Emiliano Caffini
- Born: 7 December 1989 (age 36) Mantua, Italy
- Height: 1.95 m (6 ft 5 in)
- Weight: 109 kg (240 lb; 17 st 2 lb)

Rugby union career
- Position: Lock

Youth career
- Rugby Mantova

Senior career
- Years: Team / Apps / (Points)
- 2008−2009: F.I.R. Academy
- 2009−2010: Viadana / 0 / (0)
- 2010−2011: Gran Ducato Parma / 12 / (0)
- 2011−2012: Crociati Parma / 18 / (0)
- 2012−2014: Zebre / 40 / (0)
- 2014−2015: Rovigo Delta / 24 / (20)
- 2015−2016: Zebre / 14 / (0)
- 2016−2022: Fiamme Oro / 67 / (25)
- Correct as of 4 August 2020

International career
- Years: Team / Apps / (Points)
- 2008−2009: Italy Under 20 / 14 / (0)
- 2012−2015: Emerging Italy / 12 / (0)
- Correct as of 4 August 2020

= Emiliano Caffini =

Italian rugby union player

Emiliano Caffini (born 7 December 1989) is a retired Italian rugby union player.
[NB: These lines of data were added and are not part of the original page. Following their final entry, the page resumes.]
What follows belongs to an exercise in optimizing a design on an open flow for small area; a production flow would make more cautious choices.
In this exercise RTL edits were held to simulation tests only and were not proved equivalent to the original.
No driver is modelled on the clock port, so clocking that relies on it looks cheaper here than on a real chip.
No activity file was given, so power comes from the tool's default toggle rates.

==> trial 23 <==
Design mercury_link, start of the top module:
module mercury_link (
    input  logic        clk,
    input  logic        rst,
    input  logic        bus_en,
    input  logic        bus_we,
    input  logic [5:0]  bus_addr,
    input  logic [31:0] bus_wdata,
    output logic [31:0] bus_rdata,
    input  logic        rx_valid,
    input  logic [7:0]  rx_byte,
    output logic        rx_ready,
    output logic        tx_valid,
    output logic [7:0]  tx_byte,
    input  logic        tx_ready,
    input  logic        tx_err_valid,
    input  logic        tx_err_code,
    input  logic        tick,
    output logic        irq
);
==> flow/config.mk <==
export PLATFORM = sky130hd
export DESIGN_NAME = mercury_link
export DESIGN_NICKNAME = mercury_link
export VERILOG_FILES = /design/flow/design.v
export SDC_FILE = /design/flow/constraint.sdc
export NUM_CORES = 8
export LEC_CHECK = 0
export CAP_MARGIN = 20
export CORE_MARGIN = 2
export CORE_UTILIZATION = 60
export SLEW_MARGIN = 20
==> flow/constraint.sdc <==
create_clock -name core_clock -period 25.0 [get_ports {clk}]
set_input_delay 5.0000 -clock core_clock [delete_from_list [all_inputs] [get_ports {clk}]]
set_output_delay 5.0000 -clock core_clock [all_outputs]
set_load 0.01 [all_outputs]
standard.sh (not shown) runs the stock make flow with config.mk's settings and CLKGATE_MAP_FILE= SYNTH_SCRIPT=/design/flow/synth_recipe.tcl, a recipe that flattens the netlist after the stock synthesis.
==> flow/flow/run.sh <==
#!/bin/bash
# Standard layout (the standard.sh, unchanged synthesis) with these changes:
# - clock tree: larger sink clusters of clkbuf_16 and no dummy loads; after CTS, leaf
#   buffers whose flip-flop clock-pin slew stays low are downsized to clkbuf_8
#   (flow/leafsize.tcl);
# - port buffers: the smallest buffer cell (every port still gets one).
set -euo pipefail
export CTS_ARGS="-sink_clustering_enable -repair_clock_nets -dont_use_dummy_load -buf_list sky130_fd_sc_hd__clkbuf_16 -sink_clustering_size 30 -sink_clustering_max_diameter 70"
export BUFFER_PORTS_ARGS="-buffer_cell sky130_fd_sc_hd__buf_1"
export POST_CTS_TCL="$PWD/flow/leafsize.tcl"
export LEAF_SLEW_MAX=0.075
bash standard.sh > standard_flow.log 2>&1
==> flow/flow/leafsize.tcl <==
# Downsize clock-tree leaf buffers to clkbuf_8 where the flip-flop clock-pin slew they
# produce stays at or below LEAF_SLEW_MAX (ns, placement-parasitics estimate).
estimate_parasitics -placement
set lim [expr {[info exists ::env(LEAF_SLEW_MAX)] ? $::env(LEAF_SLEW_MAX) : 0.075}]
set small sky130_fd_sc_hd__clkbuf_8
set nsw 0
foreach inst [get_cells clkbuf_leaf_*] {
  set x [get_pins -of_objects $inst -filter "direction == output"]
  set sinks [get_pins -of_objects [get_nets -of_objects $x] -filter "direction == input"]
  set old [get_property $inst ref_name]
  replace_cell $inst $small
  set w 0
  foreach p $sinks { set s [get_property $p slew_max]; if {$s > $w} {set w $s} }
  if {$w > $lim} { replace_cell $inst $old } else { incr nsw }
}
puts "leafsize: downsized $nsw leaf buffers (limit $lim)"
detailed_placement
check_placement
==> trial 86 (differences from trial 23) <==
--- a/flow/design.v
+++ b/flow/design.v
@@ -45,17 +45,16 @@
     logic [2:0]        tx_t;
     logic [11:0][7:0]  tx_pay;
     logic [4:0]        tx_idx;
     logic              tx_esc;
     logic [3:0]        tx_ecnt;
     logic [7:0]        r_live, r_exp, r_kind;
     logic [7:0][31:0]  r_id;
     logic [7:0][31:0]  r_ncnt;      
-    logic [7:0]        r_mf;        
     logic [7:0][7:0]   r_old;       
     logic [2:0]        q_head;
     logic [3:0]        q_n;
     logic [7:0][2:0]   q_c;
     logic [7:0]        q_f;
     logic [7:0][31:0]  q_w0, q_w1, q_w2;
     logic              pw_v;          
     logic [2:0]        pw_k;
@@ -375,63 +374,35 @@
         inc_len = complete && !emit;
         n_df_state = df_state;
         if (start) n_df_state = 2'd1;
         else if (acc1s && df_hcnt[1:0] == 2'd3) n_df_state = type_bad ? 2'd0 : 2'd2;
         else if (acc2s && df_lcnt == 3'd3) n_df_state = len_zero ? 2'd0 : 2'd3;
         else if (complete) n_df_state = 2'd0;
         df_clr = rst || start;
     end
-    logic [3:0]       id_we;
-    logic             nm_id;
-    logic [7:0]       eqb, n_mf;
-    always_comb begin
-        id_we = pay_we[3:0];
-        nm_id = 1'b1;
-        for (int j = 0; j < 4; j++) begin
-            logic rcv;
-            logic [7:0] nb;
-            rcv = !(df_state == 2'd3 && pcnt_small && df_pcnt[3:0] <= 4'(j)) || id_we[j];
-            nb = id_we[j] ? rx_byte : df_pay[j];
-            if (rcv && new_id[31 - 8*j -: 8] != nb) nm_id = 1'b0;
-        end
-        for (int s = 0; s < 8; s++) begin
-            logic [7:0] idb;
-            case (df_pcnt[1:0])
-                2'd0: idb = r_id[s][31:24];
-                2'd1: idb = r_id[s][23:16];
-                2'd2: idb = r_id[s][15:8];
-                default: idb = r_id[s][7:0];
-            endcase
-            eqb[s] = (idb == rx_byte);
-            if (app[s]) n_mf[s] = nm_id;
-            else if (id_we[0]) n_mf[s] = eqb[s];
-            else if (|id_we) n_mf[s] = r_mf[s] & eqb[s];
-            else n_mf[s] = r_mf[s];
-        end
-    end
     logic        slot5, s_resp, disp, drop, rkind, slot6, m_new, found6;
     logic [31:0] rid;
     logic [7:0]  m6, f6, live6;
     logic [3:0]  qn3;
     logic [7:0]  p4, p11;
     always_comb begin
         slot5 = slot_full || emit;
         s_resp = (df_type[2:0] == 3'd2) || (df_type[2:0] == 3'd3) || (df_type[2:0] == 3'd7);
         qn3 = q_n - 4'(pop);
         disp = slot5 && s_resp && (qn3 != 4'd8);
         drop = slot5 && !s_resp;
         slot6 = slot5 && !(disp || drop);
         rkind = (df_type[2:0] == 3'd2);
         rid = {df_pay[0], df_pay[1], df_pay[2], df_pay[3]};
         p4 = pay_we[4] ? rx_byte : df_pay[4];
         p11 = pay_we[11] ? rx_byte : df_pay[11];
-        m_new = !new_zero && (new_kind == rkind) && nm_id;
+        m_new = !new_zero && (new_kind == rkind) && (new_id == rid);
         for (int s = 0; s < 8; s++)
-            m6[s] = (r_live[s] && !exp1[s] && (r_kind[s] == rkind) && r_mf[s]) ||
+            m6[s] = (r_live[s] && !exp1[s] && (r_kind[s] == rkind) && (r_id[s] == rid)) ||
                     (app[s] && m_new);
         for (int s = 0; s < 8; s++) begin
             logic blk;
             blk = 1'b0;
             for (int j = 0; j < 8; j++)
                 if (j != s) blk = blk | (m6[j] & older(r_old, j, s) & !app[j]) | (m6[j] & app[s]);
             f6[s] = disp && m6[s] && !blk;
         end
@@ -497,17 +468,16 @@
         cinc[11] = sch_fire && tick_pend && !clr;
     end
     always_ff @(posedge clk) begin
         for (int s = 0; s < 8; s++) begin
             if (app[s]) begin
                 r_id[s] <= new_id;
                 r_kind[s] <= new_kind;
             end
-            if (app[s] || (|id_we)) r_mf[s] <= n_mf[s];
             if (app[s] || dec_en[s]) begin
                 r_ncnt[s] <= app[s] ? ~new_to : dec[s];
                 r_exp[s] <= app[s] ? new_zero : dec_zero[s];
             end
         end
         for (int i = 0; i < 8; i++)
             for (int j = i + 1; j < 8; j++)
                 if (app[i]) r_old[i][j] <= 1'b0;
==> trial 67 (differences from trial 23) <==
--- a/flow/design.v
+++ b/flow/design.v
@@ -45,17 +45,16 @@
     logic [2:0]        tx_t;
     logic [11:0][7:0]  tx_pay;
     logic [4:0]        tx_idx;
     logic              tx_esc;
     logic [3:0]        tx_ecnt;
     logic [7:0]        r_live, r_exp, r_kind;
     logic [7:0][31:0]  r_id;
     logic [7:0][31:0]  r_ncnt;      
-    logic [7:0]        r_mf;        
     logic [7:0][7:0]   r_old;       
     logic [2:0]        q_head;
     logic [3:0]        q_n;
     logic [7:0][2:0]   q_c;
     logic [7:0]        q_f;
     logic [7:0][31:0]  q_w0, q_w1, q_w2;
     logic              pw_v;          
     logic [2:0]        pw_k;
@@ -375,63 +374,35 @@
         inc_len = complete && !emit;
         n_df_state = df_state;
         if (start) n_df_state = 2'd1;
         else if (acc1s && df_hcnt[1:0] == 2'd3) n_df_state = type_bad ? 2'd0 : 2'd2;
         else if (acc2s && df_lcnt == 3'd3) n_df_state = len_zero ? 2'd0 : 2'd3;
         else if (complete) n_df_state = 2'd0;
         df_clr = rst || start;
     end
-    logic [3:0]       id_we;
-    logic             nm_id;
-    logic [7:0]       eqb, n_mf;
-    always_comb begin
-        id_we = pay_we[3:0];
-        nm_id = 1'b1;
-        for (int j = 0; j < 4; j++) begin
-            logic rcv;
-            logic [7:0] nb;
-            rcv = !(df_state == 2'd3 && pcnt_small && df_pcnt[3:0] <= 4'(j)) || id_we[j];
-            nb = id_we[j] ? rx_byte : df_pay[j];
-            if (rcv && new_id[31 - 8*j -: 8] != nb) nm_id = 1'b0;
-        end
-        for (int s = 0; s < 8; s++) begin
-            logic [7:0] idb;
-            case (df_pcnt[1:0])
-                2'd0: idb = r_id[s][31:24];
-                2'd1: idb = r_id[s][23:16];
-                2'd2: idb = r_id[s][15:8];
-                default: idb = r_id[s][7:0];
-            endcase
-            eqb[s] = (idb == rx_byte);
-            if (app[s]) n_mf[s] = nm_id;
-            else if (id_we[0]) n_mf[s] = eqb[s];
-            else if (|id_we) n_mf[s] = r_mf[s] & eqb[s];
-            else n_mf[s] = r_mf[s];
-        end
-    end
     logic        slot5, s_resp, disp, drop, rkind, slot6, m_new, found6;
     logic [31:0] rid;
     logic [7:0]  m6, f6, live6;
     logic [3:0]  qn3;
     logic [7:0]  p4, p11;
     always_comb begin
         slot5 = slot_full || emit;
         s_resp = (df_type[2:0] == 3'd2) || (df_type[2:0] == 3'd3) || (df_type[2:0] == 3'd7);
         qn3 = q_n - 4'(pop);
         disp = slot5 && s_resp && (qn3 != 4'd8);
         drop = slot5 && !s_resp;
         slot6 = slot5 && !(disp || drop);
         rkind = (df_type[2:0] == 3'd2);
         rid = {df_pay[0], df_pay[1], df_pay[2], df_pay[3]};
         p4 = pay_we[4] ? rx_byte : df_pay[4];
         p11 = pay_we[11] ? rx_byte : df_pay[11];
-        m_new = !new_zero && (new_kind == rkind) && nm_id;
+        m_new = !new_zero && (new_kind == rkind) && (new_id == rid);
         for (int s = 0; s < 8; s++)
-            m6[s] = (r_live[s] && !exp1[s] && (r_kind[s] == rkind) && r_mf[s]) ||
+            m6[s] = (r_live[s] && !exp1[s] && (r_kind[s] == rkind) && (r_id[s] == rid)) ||
                     (app[s] && m_new);
         for (int s = 0; s < 8; s++) begin
             logic blk;
             blk = 1'b0;
             for (int j = 0; j < 8; j++)
                 if (j != s) blk = blk | (m6[j] & older(r_old, j, s) & !app[j]) | (m6[j] & app[s]);
             f6[s] = disp && m6[s] && !blk;
         end
@@ -497,17 +468,16 @@
         cinc[11] = sch_fire && tick_pend && !clr;
     end
     always_ff @(posedge clk) begin
         for (int s = 0; s < 8; s++) begin
             if (app[s]) begin
                 r_id[s] <= new_id;
                 r_kind[s] <= new_kind;
             end
-            if (app[s] || (|id_we)) r_mf[s] <= n_mf[s];
             if (app[s] || dec_en[s]) begin
                 r_ncnt[s] <= app[s] ? ~new_to : dec[s];
                 r_exp[s] <= app[s] ? new_zero : dec_zero[s];
             end
         end
         for (int i = 0; i < 8; i++)
             for (int j = i + 1; j < 8; j++)
                 if (app[i]) r_old[i][j] <= 1'b0;
==> flow/run.sh (new file) <==
#!/bin/bash
# synth_recipe.tcl (not shown) runs the flow's synth.tcl, then flattens the netlist and writes it again
# the make line also repeats each setting of config.mk as NAME=value (left out here)
make -C /OpenROAD-flow-scripts/flow DESIGN_CONFIG=/design/flow/config.mk WORK_HOME=/design/flow/orfs CLKGATE_MAP_FILE= SYNTH_SCRIPT=/design/flow/synth_recipe.tcl finish
Settings changed: CORE_UTILIZATION 60 to 30.
removed: flow/flow/run.sh
removed: flow/flow/leafsize.tcl
removed: flow/standard.sh
==> trial 33 (differences from trial 23) <==
--- a/flow/design.v
+++ b/flow/design.v
@@ -45,17 +45,16 @@
     logic [2:0]        tx_t;
     logic [11:0][7:0]  tx_pay;
     logic [4:0]        tx_idx;
     logic              tx_esc;
     logic [3:0]        tx_ecnt;
     logic [7:0]        r_live, r_exp, r_kind;
     logic [7:0][31:0]  r_id;
     logic [7:0][31:0]  r_ncnt;      
-    logic [7:0]        r_mf;        
     logic [7:0][7:0]   r_old;       
     logic [2:0]        q_head;
     logic [3:0]        q_n;
     logic [7:0][2:0]   q_c;
     logic [7:0]        q_f;
     logic [7:0][31:0]  q_w0, q_w1, q_w2;
     logic              pw_v;          
     logic [2:0]        pw_k;
@@ -375,63 +374,35 @@
         inc_len = complete && !emit;
         n_df_state = df_state;
         if (start) n_df_state = 2'd1;
         else if (acc1s && df_hcnt[1:0] == 2'd3) n_df_state = type_bad ? 2'd0 : 2'd2;
         else if (acc2s && df_lcnt == 3'd3) n_df_state = len_zero ? 2'd0 : 2'd3;
         else if (complete) n_df_state = 2'd0;
         df_clr = rst || start;
     end
-    logic [3:0]       id_we;
-    logic             nm_id;
-    logic [7:0]       eqb, n_mf;
-    always_comb begin
-        id_we = pay_we[3:0];
-        nm_id = 1'b1;
-        for (int j = 0; j < 4; j++) begin
-            logic rcv;
-            logic [7:0] nb;
-            rcv = !(df_state == 2'd3 && pcnt_small && df_pcnt[3:0] <= 4'(j)) || id_we[j];
-            nb = id_we[j] ? rx_byte : df_pay[j];
-            if (rcv && new_id[31 - 8*j -: 8] != nb) nm_id = 1'b0;
-        end
-        for (int s = 0; s < 8; s++) begin
-            logic [7:0] idb;
-            case (df_pcnt[1:0])
-                2'd0: idb = r_id[s][31:24];
-                2'd1: idb = r_id[s][23:16];
-                2'd2: idb = r_id[s][15:8];
-                default: idb = r_id[s][7:0];
-            endcase
-            eqb[s] = (idb == rx_byte);
-            if (app[s]) n_mf[s] = nm_id;
-            else if (id_we[0]) n_mf[s] = eqb[s];
-            else if (|id_we) n_mf[s] = r_mf[s] & eqb[s];
-            else n_mf[s] = r_mf[s];
-        end
-    end
     logic        slot5, s_resp, disp, drop, rkind, slot6, m_new, found6;
     logic [31:0] rid;
     logic [7:0]  m6, f6, live6;
     logic [3:0]  qn3;
     logic [7:0]  p4, p11;
     always_comb begin
         slot5 = slot_full || emit;
         s_resp = (df_type[2:0] == 3'd2) || (df_type[2:0] == 3'd3) || (df_type[2:0] == 3'd7);
         qn3 = q_n - 4'(pop);
         disp = slot5 && s_resp && (qn3 != 4'd8);
         drop = slot5 && !s_resp;
         slot6 = slot5 && !(disp || drop);
         rkind = (df_type[2:0] == 3'd2);
         rid = {df_pay[0], df_pay[1], df_pay[2], df_pay[3]};
         p4 = pay_we[4] ? rx_byte : df_pay[4];
         p11 = pay_we[11] ? rx_byte : df_pay[11];
-        m_new = !new_zero && (new_kind == rkind) && nm_id;
+        m_new = !new_zero && (new_kind == rkind) && (new_id == rid);
         for (int s = 0; s < 8; s++)
-            m6[s] = (r_live[s] && !exp1[s] && (r_kind[s] == rkind) && r_mf[s]) ||
+            m6[s] = (r_live[s] && !exp1[s] && (r_kind[s] == rkind) && (r_id[s] == rid)) ||
                     (app[s] && m_new);
         for (int s = 0; s < 8; s++) begin
             logic blk;
             blk = 1'b0;
             for (int j = 0; j < 8; j++)
                 if (j != s) blk = blk | (m6[j] & older(r_old, j, s) & !app[j]) | (m6[j] & app[s]);
             f6[s] = disp && m6[s] && !blk;
         end
@@ -497,17 +468,16 @@
         cinc[11] = sch_fire && tick_pend && !clr;
     end
     always_ff @(posedge clk) begin
         for (int s = 0; s < 8; s++) begin
             if (app[s]) begin
                 r_id[s] <= new_id;
                 r_kind[s] <= new_kind;
             end
-            if (app[s] || (|id_we)) r_mf[s] <= n_mf[s];
             if (app[s] || dec_en[s]) begin
                 r_ncnt[s] <= app[s] ? ~new_to : dec[s];
                 r_exp[s] <= app[s] ? new_zero : dec_zero[s];
             end
         end
         for (int i = 0; i < 8; i++)
             for (int j = i + 1; j < 8; j++)
                 if (app[i]) r_old[i][j] <= 1'b0;
==> flow/flow/run.sh (replaced) <==
#!/bin/bash
# Standard layout (the standard.sh, unchanged synthesis) with two changes:
# - clock tree: larger sink clusters of clkbuf_16 and no dummy loads;
# - port buffers: the smallest buffer cell (every port still gets one).
set -euo pipefail
export CTS_ARGS="-sink_clustering_enable -repair_clock_nets -dont_use_dummy_load -buf_list sky130_fd_sc_hd__clkbuf_16 -sink_clustering_size 25 -sink_clustering_max_diameter 60"
export BUFFER_PORTS_ARGS="-buffer_cell sky130_fd_sc_hd__buf_1"
bash standard.sh > standard_flow.log 2>&1
removed: flow/flow/leafsize.tcl
==> qor summary <==
| item | trial 23 | trial 86 | trial 33 | trial 67 |
|---|---|---|---|---|
| Share of synthesized area spent on multiplexers | 0.0180 | 0.0206 | 0.0206 | 0.0206 |
| CP Max Fanout | 6 | 10 | 10 | 41 |
| Sequential share of the synthesized area | 0.602 | 0.598 | 0.598 | 0.598 |
| Post-synthesis share of cell area spent on and, or, nand and nor gates | 0.112 | 0.106 | 0.106 | 0.106 |
| Detailed-routing wirelength on met1 | 172000 um | 174000 um | 175000 um | 205000 um |
| Number of synthesized flops with an enable pin | 2025 | 2049 | 2049 | 2049 |
| Mean post-synth cell area | 12.4 sq um | 12.7 sq um | 12.7 sq um | 12.7 sq um |
| Highest attainable clock frequency | 0.0573 GHz | 0.0553 GHz | 0.0554 GHz | 0.0520 GHz |
| FF/Latch Area | 71500 sq um | 71500 sq um | 71500 sq um | 71500 sq um |
| Worst vdd rail ir drop | 0.0758 mV | 0.0711 mV | 0.0691 mV | 0.0533 mV |
| Remaining max-slew budget at the tightest pin | 0.0687 | 0.105 | 0.0659 | 0.0930 |
| Sequential cell area share | 0.564 | 0.562 | 0.557 | 0.523 |
| Clock H-tree levels | - | - | 4 | 5 |
| Clock Sinks | 2557 | 2549 | 2549 | 2549 |
| Number of inserted diodes | 46 | 36 | 39 | 31 |
| Final standard cell area without fillers | 127000 sq um | 127000 sq um | 128000 sq um | 137000 sq um |
| Clock slew seen by the registers of the worst setup and hold paths | 110 ps | 110 ps | 80 ps | 60 ps |
| Initial antenna violation count | 83 | 58 | 68 | 45 |
| Post-DP Area | 123000 sq um | 124000 sq um | 124000 sq um | 128000 sq um |
| Result of the run | complete, no violations | complete, no violations | complete, no violations | complete, no violations |
| Ratio of cells with drive above 1 in the final layout | 0.0743 | 0.0822 | 0.0855 | 0.103 |
| Switching power | 0.00156 W | 0.00161 W | 0.00167 W | 0.00206 W |
| Required time worst endpoint | 25780 ps | 25770 ps | 25790 ps | 25770 ps |
| Largest stage delay on the critical path | 450 ps | 550 ps | 550 ps | 940 ps |
| Post-synthesis to final-layout area growth | 6.69% | 6.49% | 7.33% | 14.4% |
| Power after layout | 0.00717 W | 0.00723 W | 0.00756 W | 0.00911 W |

port drivers added, routing unchanged:
How much do the figures lean on ideal ports? The routed layouts below were timed once more, with nothing changed but the port constraints.
Step 1: set_driving_cell puts a clkbuf_16 on clk and a buf_2 on each other input, an assumption about the parent block.
Step 2 moves the port delays by t, midway between the first and last clock arrival at a register: inputs arrive t later, outputs are due t later. That takes back most of the time a late clock gives input paths.
Slacks: ideal ports / drivers / drivers and shift; pairs: ideal ports / drivers.
| run | t, ns | setup slack, ns | latest minus earliest clock arrival (ns) | pins driven straight from the clock port |
|---|---|---|---|---|
| trial 23 | 0.918 | 7.559 / 7.559 / 7.559 | 0.109 / 0.109 | 1 |
| trial 86 | 0.938 | 6.922 / 6.922 / 6.540 | 0.148 / 0.149 | 1 |
| trial 67 | 0.985 | 5.773 / 5.862 / 4.877 | 0.120 / 0.120 | 1 |
| trial 33 | 0.946 | 6.954 / 6.954 / 6.513 | 0.118 / 0.119 | 1 |
After both steps setup and hold are still met in every run listed. The setup slack of trial 67, which loses most, moves by +0.089 ns with the drivers and by -0.896 ns with both steps.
His usual position was as a Lock and he played for Fiamme Oro in Top12.

From 2012 to 2014 and in 2015–16 Pro12 season, Caffini played for Zebre.

After playing for Italy Under 20 in 2008 and 2009, from 2012 to 2015 Caffini was named in the Emerging Italy squad.